Intracellular accumulation of β-amyloid in cells expressing the Swedish mutant amyloid precursor protein

Abstract

β-Amyloid (βA) is a normal metabolic product of the amyloid precursor protein (APP) that accumulates in senile plaques in Alzheimer's disease. Cells that express the Swedish mutant APP (Sw-APP) associated with early onset Alzheimer's disease overproduce βA. In this report, we show that expression of Sw-APP gives rise to cell-associated βA, which is not detected in cells that express wild-type APP. Cell-associated βA is rapidly generated, is trypsin-resistant, and is not derived from βA uptake, indicating that it is generated from intracellular processing of Sw-APP. Intracellular and secreted βA are produced with different kinetics.

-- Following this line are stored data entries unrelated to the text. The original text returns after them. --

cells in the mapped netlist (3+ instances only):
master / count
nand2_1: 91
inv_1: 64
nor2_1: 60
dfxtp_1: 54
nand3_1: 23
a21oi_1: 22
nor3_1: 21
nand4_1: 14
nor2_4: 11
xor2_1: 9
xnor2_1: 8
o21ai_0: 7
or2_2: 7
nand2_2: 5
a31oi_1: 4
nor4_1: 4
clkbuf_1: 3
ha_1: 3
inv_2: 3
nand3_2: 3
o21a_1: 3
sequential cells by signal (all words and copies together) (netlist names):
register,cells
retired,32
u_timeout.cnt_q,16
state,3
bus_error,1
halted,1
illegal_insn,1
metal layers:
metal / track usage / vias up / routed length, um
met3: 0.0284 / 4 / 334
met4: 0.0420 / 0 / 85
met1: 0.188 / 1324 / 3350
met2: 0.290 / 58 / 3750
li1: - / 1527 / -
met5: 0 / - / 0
==> src/flat_wrapper.sv <==
// flat-port wrapper written by rule: the top's interface ports become plain ports
module alu_share_arbiter_flat import alu_pkg::*;
#(
  parameter int DATA_WIDTH    = 32,
  parameter int CTRL_WIDTH    = 4,
  parameter int SETTLE_CYCLES = 1
)
  (clk, resetn, alu_aluc, alu_a, alu_b, alu_r, busy, bus_req_valid, bus_req0_aluc, bus_req0_a, bus_req0_b, bus_req1_aluc, bus_req1_a, bus_req1_b, bus_rsp_ready, bus_req_ready, bus_rsp_valid, bus_rsp_data, bus_rsp_zero);
  alu_share_arbiter_if #(.DATA_WIDTH(DATA_WIDTH), .CTRL_WIDTH(CTRL_WIDTH)) bus_i ();
  input  logic clk;
  input  logic resetn;
  output logic [CTRL_WIDTH-1:0] alu_aluc;
  output logic [DATA_WIDTH-1:0] alu_a;
  output logic [DATA_WIDTH-1:0] alu_b;
  input  logic [DATA_WIDTH-1:0] alu_r;
  output logic busy;
  input wire logic [$bits(bus_i.req_valid)-1:0] bus_req_valid;
  input wire logic [$bits(bus_i.req0_aluc)-1:0] bus_req0_aluc;
  input wire logic [$bits(bus_i.req0_a)-1:0] bus_req0_a;
  input wire logic [$bits(bus_i.req0_b)-1:0] bus_req0_b;
  input wire logic [$bits(bus_i.req1_aluc)-1:0] bus_req1_aluc;
  input wire logic [$bits(bus_i.req1_a)-1:0] bus_req1_a;
  input wire logic [$bits(bus_i.req1_b)-1:0] bus_req1_b;
  input wire logic [$bits(bus_i.rsp_ready)-1:0] bus_rsp_ready;
  output wire logic [$bits(bus_i.req_ready)-1:0] bus_req_ready;
  output wire logic [$bits(bus_i.rsp_valid)-1:0] bus_rsp_valid;
  output wire logic [$bits(bus_i.rsp_data)-1:0] bus_rsp_data;
  output wire logic [$bits(bus_i.rsp_zero)-1:0] bus_rsp_zero;
  assign bus_i.req_valid = bus_req_valid;
  assign bus_i.req0_aluc = bus_req0_aluc;
  assign bus_i.req0_a = bus_req0_a;
  assign bus_i.req0_b = bus_req0_b;
  assign bus_i.req1_aluc = bus_req1_aluc;
  assign bus_i.req1_a = bus_req1_a;
  assign bus_i.req1_b = bus_req1_b;
  assign bus_i.rsp_ready = bus_rsp_ready;
  assign bus_req_ready = bus_i.req_ready;
  assign bus_rsp_valid = bus_i.rsp_valid;
  assign bus_rsp_data = bus_i.rsp_data;
  assign bus_rsp_zero = bus_i.rsp_zero;
  alu_share_arbiter #(.DATA_WIDTH(DATA_WIDTH), .CTRL_WIDTH(CTRL_WIDTH), .SETTLE_CYCLES(SETTLE_CYCLES)) u_core (.clk(clk), .resetn(resetn), .bus(bus_i), .alu_aluc(alu_aluc), .alu_a(alu_a), .alu_b(alu_b), .alu_r(alu_r), .busy(busy));
endmodule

The generation of intracellular βA is partially resistant to monensin and a 20 °C temperature block but is completely inhibited by brefeldin A, suggesting that it occurs in the Golgi complex. Monensin, brefeldin A, and a 20 °C temperature block almost completely inhibit βA secretion without causing increased cellular retention of βA, suggesting that secreted βA is generated in a post-Golgi compartment. These results suggest that the metabolism of Sw-APP gives rise to intracellular and secreted forms of βA through distinct processing pathways. Pathological conditions may therefore alter both the level and sites of accumulation of βA. It remains to be determined whether the intracellular form of βA plays a role in the formation of amyloid plaques.